The same can be true of the mechanical objects in the world, the stations and the cities. Everything that is not clearly cosmic has been placed there by humans and nearly all of it served a purpose only according to the logic of organization prior to the plague.

Fortunately, the logic of that organization is familiar to us. Aside from a few devastating events like the devastation of china and a number of disruptive technologies, the people prior to the plague are our descendants. They organize roughly the way we do today, into large corporate structures - nations, states, families, religions, businesses - and operate an economy of scale and specialization that creates astounding productivity.

The key in understanding the differences between them and us is to extrapolate the technology we develop and the implications of a hive mind that comes from increased telecommunications. But the social structures, political organization, division of wealth/power and the mindset that has emerged in which the individual has an increasing relationship with to the whole of humanity continues unabated through settlement of Orion's Arm prior to the plague.

What this means is that places will be settled based upon political motivations, but primarily based upon economic expediency. We will create far more infrastructure in our solar system than in any single other solar system simply because we need to do the former first, but also because it is easier to build out incrementally from what already exists. However, there will also be lots of experiments that are created in regions nearby Earth by people as they work out the process of settlement before people go too far away from civilization.

The people who do venture as far as they can from the center. These groups (religious, philosophical or political) are primarily the ones who wish to opt out and it will take quite a bit of time before the rest of the mass fills in the gaps in between. But, those gaps will tend to be filled by 'planned communities'. Very large development projects with very large financial backing which work along with governmental goals for settlement to populate the galaxy. They will bring the largest economy of scale and will be responsible for the terraformers I refer to. This stage is effectively where human civilization is when the plague happens.

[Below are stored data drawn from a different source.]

## src/rre_pkg.sv

```systemverilog
// ----------------------------------------------------------------------------
// rre_pkg
// Shared widths, reset values, register indexes and the update record for
// the RTT / RTO estimator.
// ----------------------------------------------------------------------------
package rre_pkg;

  localparam int RTT_W       = 20;
  localparam int CNT_W       = 32;
  localparam int BKT_W       = 3;
  localparam int NUM_BUCKETS = 7;
  localparam int NUM_LIMITS  = NUM_BUCKETS - 1;
  localparam int CFG_IDX_W   = 1;
  localparam int VAR4_W      = RTT_W + 2;
  localparam int SUM_W       = RTT_W + 3;

  localparam logic [CFG_IDX_W-1:0] REG_MIN_RTO = 1'b0;
  localparam logic [CFG_IDX_W-1:0] REG_MAX_RTO = 1'b1;

  localparam logic [RTT_W-1:0]  MIN_RTO_RESET = RTT_W'(200);
  localparam logic [RTT_W-1:0]  MAX_RTO_RESET = RTT_W'(60000);
  localparam logic [VAR4_W-1:0] RTO_FLOOR     = VAR4_W'(10);

  localparam logic [RTT_W-1:0] BKT_LIMIT [NUM_LIMITS] = '{
    RTT_W'(10), RTT_W'(50), RTT_W'(100), RTT_W'(200), RTT_W'(500), RTT_W'(1000)
  };

  typedef struct packed {
    logic [RTT_W-1:0] smoothed;
    logic [RTT_W-1:0] variation;
    logic [BKT_W-1:0] bucket;
    logic [CNT_W-1:0] count;
  } update_t;

  function automatic logic [BKT_W-1:0] pick_bucket(input logic [RTT_W-1:0] s);
    logic [BKT_W-1:0] b;
    b = BKT_W'(NUM_LIMITS);
    for (int i = NUM_LIMITS - 1; i >= 0; i--) begin
      if (s < BKT_LIMIT[i]) b = BKT_W'(i);
    end
    return b;
  endfunction

endpackage

```

## src/rre_state.sv

```systemverilog
// ----------------------------------------------------------------------------
// rre_state
// Estimator state: smoothed RTT, RTT variation and the latency histogram.
// Computes the post-sample values and commits them on each request.
// ----------------------------------------------------------------------------
module rre_state (
  input  logic                       clk,
  input  logic                       rst,
  input  logic                       load,
  input  logic [rre_pkg::RTT_W-1:0]  sample,
  output rre_pkg::update_t           upd
);

  logic [rre_pkg::RTT_W-1:0] smoothed;
  logic [rre_pkg::RTT_W-1:0] variation;
  logic [rre_pkg::CNT_W-1:0] histogram [rre_pkg::NUM_BUCKETS];

  logic [rre_pkg::RTT_W-1:0] gap;
  logic [rre_pkg::RTT_W+2:0] var_sum;
  logic [rre_pkg::RTT_W+3:0] smo_sum;
  logic [rre_pkg::BKT_W-1:0] bucket;

  always_comb begin
    bucket  = rre_pkg::pick_bucket(sample);
    gap     = (smoothed > sample) ? (smoothed - sample) : (sample - smoothed);
    var_sum = (rre_pkg::RTT_W+3)'(variation) + (rre_pkg::RTT_W+3)'({variation, 1'b0})
            + (rre_pkg::RTT_W+3)'(gap);
    smo_sum = (rre_pkg::RTT_W+4)'({smoothed, 3'b000}) - (rre_pkg::RTT_W+4)'(smoothed)
            + (rre_pkg::RTT_W+4)'(sample);
    upd.bucket = bucket;
    upd.count  = histogram[bucket] + rre_pkg::CNT_W'(1);
    if (smoothed == '0) begin
      upd.smoothed  = sample;
      upd.variation = {1'b0, sample[rre_pkg::RTT_W-1:1]};
    end else begin
      upd.smoothed  = smo_sum[rre_pkg::RTT_W+2:3];
      upd.variation = var_sum[rre_pkg::RTT_W+1:2];
    end
  end

  always_ff @(posedge clk) begin
    if (rst) begin
      smoothed  <= '0;
      variation <= '0;
      for (int i = 0; i < rre_pkg::NUM_BUCKETS; i++) histogram[i] <= '0;
    end else if (load) begin
      smoothed          <= upd.smoothed;
      variation         <= upd.variation;
      histogram[bucket] <= upd.count;
    end
  end

endmodule

```

## src/rtt_rto_estimator_top.sv

```systemverilog
// ----------------------------------------------------------------------------
// rtt_rto_estimator_top
// Jacobson/Karels style RTT smoothing and RTO computation with a
// seven-bucket latency histogram.
// ----------------------------------------------------------------------------
//  channel | direction | handshake           | payload
//  --------+-----------+---------------------+----------------------------------
//  in      | sink      | in_valid / in_stall | rtt_ms
//  out     | source    | out_valid/out_stall | rto_ms smoothed_ms variation_ms
//          |           |                     | bucket_index bucket_count
//  cfg     | sink      | cfg_we              | cfg_index cfg_data
//
//  One request per cycle unless in_stall is high; stages: state update, clamp.
//  Estimator state and histogram commit in the cycle the request is taken.
//  Synchronous reset clears state, histogram and pipeline; clamps go to 200/60000.
//  out_stall holds the output register; in_stall rises only when both stages
//  are full.
// ----------------------------------------------------------------------------
module rtt_rto_estimator_top (
  input  logic                           clk,
  input  logic                           rst,
  input  logic                           in_valid,
  output logic                           in_stall,
  input  logic [rre_pkg::RTT_W-1:0]      rtt_ms,
  input  logic                           cfg_we,
  input  logic [rre_pkg::CFG_IDX_W-1:0]  cfg_index,
  input  logic [rre_pkg::RTT_W-1:0]      cfg_data,
  output logic                           out_valid,
  input  logic                           out_stall,
  output logic [rre_pkg::RTT_W-1:0]      rto_ms,
  output logic [rre_pkg::RTT_W-1:0]      smoothed_ms,
  output logic [rre_pkg::RTT_W-1:0]      variation_ms,
  output logic [rre_pkg::BKT_W-1:0]      bucket_index,
  output logic [rre_pkg::CNT_W-1:0]      bucket_count
);

  logic [rre_pkg::RTT_W-1:0] min_rto;
  logic [rre_pkg::RTT_W-1:0] max_rto;

  logic                 accept;
  logic                 out_free;
  logic                 s1_free;
  logic                 s1_valid;
  rre_pkg::update_t     upd;
  rre_pkg::update_t     s1;

  logic [rre_pkg::VAR4_W-1:0] var4;
  logic [rre_pkg::SUM_W-1:0]  sum;
  logic [rre_pkg::RTT_W-1:0]  rto_next;

  assign out_free = !out_valid || !out_stall;
  assign s1_free  = !s1_valid || out_free;
  assign in_stall = !s1_free;
  assign accept   = in_valid && s1_free;

  always_ff @(posedge clk) begin
    if (rst) begin
      min_rto <= rre_pkg::MIN_RTO_RESET;
      max_rto <= rre_pkg::MAX_RTO_RESET;
    end else if (cfg_we) begin
      case (cfg_index)
        rre_pkg::REG_MIN_RTO: min_rto <= cfg_data;
        rre_pkg::REG_MAX_RTO: max_rto <= cfg_data;
        default: ;
      endcase
    end
  end

  rre_state u_state (
    .clk    (clk),
    .rst    (rst),
    .load   (accept),
    .sample (rtt_ms),
    .upd    (upd)
  );

  always_ff @(posedge clk) begin
    if (rst) begin
      s1_valid <= 1'b0;
    end else if (s1_free) begin
      s1_valid <= in_valid;
    end
  end

  always_ff @(posedge clk) begin
    if (accept) begin
      s1 <= upd;
    end
  end

  always_comb begin
    var4 = {s1.variation, 2'b00};
    if (var4 < rre_pkg::RTO_FLOOR) var4 = rre_pkg::RTO_FLOOR;
    sum = rre_pkg::SUM_W'(s1.smoothed) + rre_pkg::SUM_W'(var4);
    if (sum < rre_pkg::SUM_W'(min_rto)) begin
      rto_next = min_rto;
    end else if (sum > rre_pkg::SUM_W'(max_rto)) begin
      rto_next = max_rto;
    end else begin
      rto_next = sum[rre_pkg::RTT_W-1:0];
    end
  end

  always_ff @(posedge clk) begin
    if (rst) begin
      out_valid <= 1'b0;
    end else if (out_free) begin
      out_valid <= s1_valid;
    end
  end

  always_ff @(posedge clk) begin
    if (s1_valid && out_free) begin
      rto_ms       <= rto_next;
      smoothed_ms  <= s1.smoothed;
      variation_ms <= s1.variation;
      bucket_index <= s1.bucket;
      bucket_count <= s1.count;
    end
  end

endmodule

```

## config.mk

```make
export PLATFORM = sky130hd
export DESIGN_NAME = rtt_rto_estimator_top
export DESIGN_NICKNAME = d
export VERILOG_FILES = /design/src/rre_pkg.sv /design/src/rre_state.sv /design/src/rtt_rto_estimator_top.sv
export SDC_FILE = /design/constraint.sdc
export NUM_CORES = 1
export LEC_CHECK = 0
export BUFFER_PORTS_ARGS = -buffer_cell sky130_fd_sc_hd__buf_2
export CAP_MARGIN = 20
export CORE_MARGIN = 8
export CORE_UTILIZATION = 46
export DETAILED_ROUTE_END_ITERATION = 12
export GPL_ROUTABILITY_DRIVEN = 0
export GPL_TIMING_DRIVEN = 0
export HOLD_SLACK_MARGIN = 0.05
export SYNTH_ARGS = -nofsm -noshare
export SYNTH_HDL_FRONTEND = slang
export SYNTH_SLANG_ARGS = --single-unit
export TNS_END_PERCENT = 100
```

## constraint.sdc

```tcl
create_clock -name clk -period 10.7 [get_ports clk]
set_input_delay 0.535 -clock clk [delete_from_list [all_inputs] [get_ports clk]]
set_output_delay 0.535 -clock clk [all_outputs]
set_load 0.02 [all_outputs]
```

[After elaboration in Yosys (flattened, before gate mapping)]
Memory sizes are Yosys's and may differ from the RTL's.
Index checks and enable logic that the tools add are counted.
Storage, ports and cells
  register bits: 252
  RAM bits: 224
  input port bits: 46
  output and inout port bits: 97
  word-level logic and storage cells: 66
  memories: 1
Memory list
  u_state.histogram: depth 7, bits a word 32, rd ports 1, clocked after memory_dff 0, wr ports 7, RTL line rre_state.sv:16  | logic [rre_pkg::CNT_W-1:0] histogram [rre_pkg::NUM_BUCKETS];
Cells by class
  add/sub/neg operators: 8
  order comparisons: 10
  mux-type cells: 19
  bitwise gates (word level): 1
  reduce and logical (&&, ||, !) cells: 12
Operators by type and width (count)
  $mux W20: 3
  $mux W40: 1
  $sub A20 B20 Y20: 2
  $add A32 B1 Y32 const B: 1
  $mux W32: 1
  $reduce_or A32 Y1: 1
  $add A20 B22 Y23: 1
  $add A23 B20 Y23: 1
  $gt A23 B20 Y1: 1
  $lt A23 B20 Y1: 1
  $sub A23 B20 Y23: 1
  $add A20 B21 Y22: 1
  $add A22 B20 Y22: 1
  $lt A22 B4 Y1 const B: 1
  $mux W22: 1
  $gt A20 B20 Y1: 1
  $logic_not A20 Y1: 1
  $lt A20 B10 Y1 const B: 1
  $lt A20 B4 Y1 const B: 1
  $lt A20 B6 Y1 const B: 1
  $lt A20 B7 Y1 const B: 1
  $lt A20 B8 Y1 const B: 1
  $lt A20 B9 Y1 const B: 1
  $mux W3: 5
  7 further kinds: 19

[Depth between registers and ports, before layout]
An unclocked memory read counts as a cell.
  word-level depth: 10
  depth in mapped cells: 29
  gate-level depth less buffers: 28

[Modules after synthesis]
From an unflattened synthesis, not the netlist that was laid out.
Second synthesis, totals
  cells, all modules: 2524
  area, all modules: 26644.3 µm²
By module, submodules not included
  rre_state: times used 1, cells each 1827, area an instance 17694.5 µm², sequential area each 7747.4 µm²
  rtt_rto_estimator_top: times used 1, cells each 697, area an instance 8949.8 µm², sequential area each 5945.7 µm²

[Least setup slack after synthesis]
No wires, ideal clock.
  path type: input to register
  from: input port out_stall
  to: register bucket_count[0] in the netlist's numbering, enable pin
  setup time: 693 ps
  data arrival time: 7424 ps
  required time: 10007 ps
  path slack: 2583 ps
  cell stages on the path: 1
  path buffers: 0
  cells stage by stage: a21boi_0
Between the ends
  word-level cells in the longest chain between the ends: 3
RTL lines
  from (decl): RTL line rtt_rto_estimator_top.sv:29  | input logic out_stall,
  $logic_not A1 Y1: RTL line rtt_rto_estimator_top.sv:51  | assign out_free = !out_valid || !out_stall;
  $logic_or A1 B1 Y1: RTL line rtt_rto_estimator_top.sv:51
  $logic_and A1 B1 Y1: RTL line rtt_rto_estimator_top.sv:113  | if (s1_valid && out_free) begin
  to (signal assigned): RTL line rtt_rto_estimator_top.sv:118  | bucket_count <= s1.count;
  to (decl): RTL line rtt_rto_estimator_top.sv:34  | output logic [rre_pkg::CNT_W-1:0] bucket_count
No other way between the ends.
A chain may end at the register's enable or synchronous reset.

[Worst setup path after layout]
  from: register u_state.smoothed[15] in the netlist's numbering
  to: register u_state.variation[17] in the netlist's numbering
Between the ends
  word-level cells in the longest chain between the ends: 4
  elaborated cells on any way between the ends: 7
  those cells by class: add/sub: 3; order compare: 1; mux: 2; reduce/logical: 1
RTL lines
  from (decl): RTL line rre_state.sv:14  | logic [rre_pkg::RTT_W-1:0] smoothed;
  from (signal assigned): RTL line rre_state.sv:47  | smoothed <= upd.smoothed;
  $sub A20 B20 Y20 / $gt A20 B20 Y1 (equally long branches): RTL line rre_state.sv:25  | gap = (smoothed > sample) ? (smoothed - sample) : (sample - smoothed);
  $mux W20: RTL line rre_state.sv:25
  $add A22 B20 Y22: RTL line rre_state.sv:27  | + (rre_pkg::RTT_W+3)'(gap);
  $mux W40 *: RTL line rre_state.sv:32  | if (smoothed == '0) begin
  to (signal assigned): RTL line rre_state.sv:48  | variation <= upd.variation;
  to (decl): RTL line rre_state.sv:15  | logic [rre_pkg::RTT_W-1:0] variation;
Every way passes the cells marked *; elsewhere a longest branch is shown, timed or not.

==> impl_metrics.py <==
metrics = {
    "route": {
        "drt_iter0_drc": 1637,
        "vias": 19850,
        "first_pass_iters": 5,
        "viasPerCell": 5.604,
        "drc": 0,
        "wl_per_cell_um": 21.80,
        "drtAntennaViolNets": 0,
        "wl_um": 77230,
    },
    "power_and_ir_drop": {
        "power_density_nw_per_um2": 314.0,
        "p_clk_share_pct": 20.9,
        "switching_share_pct": 41.04,
        "power_frac_seq_pct": 28.1,
        "p_leak_nw": 12.05,
        "power.share.combinational_pct": 51.0,
        "ir_worst_vdd_v": 0.0002092,
        "p_int_mw": 5.636,
        "p_switching_mw": 3.923,
    },
    "critical_path": {
        "critPathRequiredTime_ns": 11.20,
        "criticalPathCategory": "flop to flop",
        "crit_path_max_fanout": 10,
        "rr_worst_depth": 24,
        "rrSetupSlack_ns": 2.35,
        "crit_path_start_kind": "flop",
        "r2r-end": "u_state.variation[17]",
        "startpoint": "u_state.smoothed[15]",
        "arrival_ns": 8.85,
        "worstReg2RegStart": "u_state.smoothed[15]",
        "endpoint_kind": "flop",
    },
    "clock_network": {
        "clk_pin_slew_worst_paths_ns": 0.06,
        "post_cts_resized": 0,
        "cts_sinks": 496,
        "cts_max_level": 2,
        "ctsRootBufferMaster": "clkbuf_16",
        "holdBufCountCts": 0,
        "post-cts-setup-buffers": 0,
        "cts_tree": "built",
        "clkLatencyLatePin_ns": 0.61,
        "clockBufferDepth": 3,
        "numCtsBuffers": 53,
    },
    "sta": {
        "holdWs_ns": 0.1841,
        "period_share_pct": 78.02,
        "finalCriticalPeriod_ns": 8.348,
        "fmax_mhz": 119.8,
        "rsz0062_at_grt": "false",
        "relSlewSlack_pct": 17.44,
        "setup_tns_ns": 0,
        "maxSlewViolCount": 0,
        "finalSetupViolCount": 0,
        "final_hold_viol_count": 0,
        "skew_ns": 0.02094,
        "tightest_slew_ns": 1.238,
    },
    "yosys": {
        "synth_top_area_share_pct": 43.31,
        "synthTopCellsByCount": "edfxtp_1 (382), nor2_1 (295), nand2_1 (246)",
        "synth_edf_count": 382,
        "async_flop_share_pct": 0,
        "ys_ff_latch": 496,
        "ys.flop_type": "edfxtp_1",
        "postSynthAreaPerCell_um2": 10.58,
        "syn-cell-area_um2": 26490,
        "synth.most_common_cell": "edfxtp_1",
        "synthCells": 2503,
        "ys_seq_area_share_pct": 51.92,
        "synth.largest_area_cell": "edfxtp_1",
        "ys_types": 90,
        "yosysWarnings": 0,
        "yosys-top-cells-area": "edfxtp_1 (43%), dfxtp_1 (8.6%), ha_1 (6.6%), nor2_1 (4.2%), mux2i_1 (3.7%)",
    },
    "hold_path": {
        "min_from": "cfg_data[9]",
        "holdPathStages": 3,
        "whs_endpoint": "min_rto[9]",
        "min_path_type": "primary input to flop",
    },
    "grt": {
        "grt_antenna_before_repair": 0,
        "grtUsageTotal_pct": 22.95,
        "grt_pass1_vias": 19960,
        "grt_max_degree": 44,
        "grt_first_pass_wirelength_um": 117700,
        "gr-total-overflow": 0,
    },
    "place": {
        "dp_hpwl_um": 56600,
        "port_buffers": 142,
    },
    "floorplan": {
        "rows": 88,
        "core_area_um2": 57370,
        "die_h_um": 256.0,
        "dieArea_um2": 65510,
        "fp.dieW_um": 256.0,
        "io_pins": 143,
        "initial_core_util_pct": 46.17,
    },
    "final_layout": {
        "area_growth_pct": 14.92,
        "drive_above_1_share_pct": 12.39,
        "nets": 2958,
        "diodes": 0,
    },
    "run": {
        "drv_cap": 0,
    },
    "run_status": {
        "status": "completed",
    },
}
[kinds of logic after synthesis]
logic type	Yosys count	share of synthesized area, %
and+or+nand+nor	799	13.98
DFF	496	51.92
AOI/OAI and AO/OA	453	11.19
buffers and inverters	360	5.333
adders and majority gates	180	9.665
muxes	121	4.681
xor gates and xnor gates	93	3.217
other	1	0.01416
[per-stage QoR]
stage / util [%] / total power, mW / setup WS (ns) / cells / instance area (µm²)
after floorplan: - / 6.177 / 2.583 / 2522 / 26560
after global placement: 49.20 / 7.448 / -1.801 / 3429 / 28230
after detailed placement: 49.71 / 7.555 / 2.222 / 3441 / 28510
after CTS: 53.04 / 9.579 / 2.566 / 3541 / 30430
after global routing: 53.06 / 10.25 / 1.862 / 3542 / 30440
final: 53.06 / 9.558 / 2.352 / 3542 / 30440
[state kept, by name (all words and copies together) (netlist names)]
register           flops
bucket_count          32
rto_ms                20
s1                    75
variation_ms          20
smoothed_ms           20
u_state.histogram    244
out_valid              1
u_state.variation     20
bucket_index           3
max_rto               20
min_rto               20
s1_valid               1
u_state.smoothed      20
[power groups by stage]
stage / sequential (mW) / clock, mW / combinational (mW)
2_1_floorplan: 2.73 / 0 / 3.45
3_3_place_gp: 2.73 / 0 / 4.72
3_5_place_dp: 2.73 / 0 / 4.83
4_1_cts: 2.68 / 2.02 / 4.87
5_1_grt: 2.71 / 2.10 / 5.44
6_report: 2.68 / 1.99 / 4.88
[layer usage]
metal / global-route usage (%) / share of wire [%] / wire [µm] / vias to the layer above
li1: - / - / - / 9273
met1: 28.40 / 41 / 31540 / 9731
met2: 39.95 / 49 / 38130 / 677
met3: 2.977 / 5.5 / 4265 / 167
met4: 10.02 / 4.3 / 3300 / 0
met5: 0 / 0 / 0 / -
[worst max path at each step]
stage | end | slack (ns) | cells past startpoint
after detailed placement | u_state.variation[17] | 2.22 | 26
after CTS | u_state.variation[17] | 2.57 | 24
after floorplan | bucket_count[0] | 2.58 | 1
after global placement | bucket_count[4] | -1.80 | 2
final | u_state.variation[17] | 2.35 | 24
after global routing | u_state.variation[17] | 1.86 | 24
[layout by cell type (no fill, tap or decap), types with 9 or more instances in the layout]
cell	instances
edfxtp_1	382
nor2_1	295
nand2_1	241
inv_1	240
buf_2	160
ha_1	139
a21oi_1	127
dfxtp_1	114
mux2i_1	98
clkbuf_1	97
o21ai_0	96
nand3_1	72
clkbuf_16	55
xnor2_1	49
fa_1	41
xor2_1	39
nor3_1	34
o22ai_1	26
a211oi_1	25
or3_1	23
mux2_2	23
conb_1	20
o21a_1	18
nor2b_1	17
nand2b_1	17
o211ai_1	17
a21o_1	17
or2_2	14
and3_1	14
o31a_1	12
nand4_1	11
o31ai_1	11
a31oi_1	10
o21ai_1	10
nor4_1	9
and4_1	9
bufinv_16	9
clkinvlp_4	9
buf_12	9
[layout make-up]
class	instances	area (µm²)
fill	5071	26930
sequential	496	13750
multi-input combinational	1666	11430
clock buffer	70	1493
timing repair buffer	155	968.4
tap	765	957.2
inverter	241	909.6
buffer	119	506.7
clock inverter	30	420.4
[worst max-delay path, stage by stage (launching register included)]
cell,delay (ns)
dfxtp_1,0.38
ha_1,0.30
clkbuf_1,0.29
nand4_1,0.26
nor4_1,0.58
o311a_1,0.27
o31a_1,0.29
buf_1,0.47
clkbuf_1,0.57
buf_1,0.57
mux2i_1,0.45
fa_1,0.50
or3_1,0.34
fa_1,0.43
nor2b_1,0.13
o21a_1,0.13
o21ai_0,0.13
a21oi_1,0.37
a211oi_1,0.18
o311ai_0,0.64
a21o_1,0.22
a21o_1,0.12
nor2_1,0.04
or3_1,0.32
a311oi_1,0.26
Note: power is estimated with default switching activity, not from simulation.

What does that mean for the Carina Renaissance and the period we're interested in?

It means that the sun's solar system is dense with orbital stations and nearly every moon has settlement on it. There are a ton of outposts located in the asteroid belt and places that would never be settled elsewhere have human built infrastructure. The same kind of philosophy is true of nearby solar systems but to a lesser extent. Humans make settlements regardless of whether they are prime locations.

On the other hand, once you go beyond the regions near our solar system, there tend to be a lesser density of settlement but a greater percentage of those settlements are very habitable. The planets on the edge of Orion's Arm are perfect for human life on them, because the developers selected places that they think people would like to live or industries selected planets that would generate tremendous resources and mineral operations select the highest density locations to mine.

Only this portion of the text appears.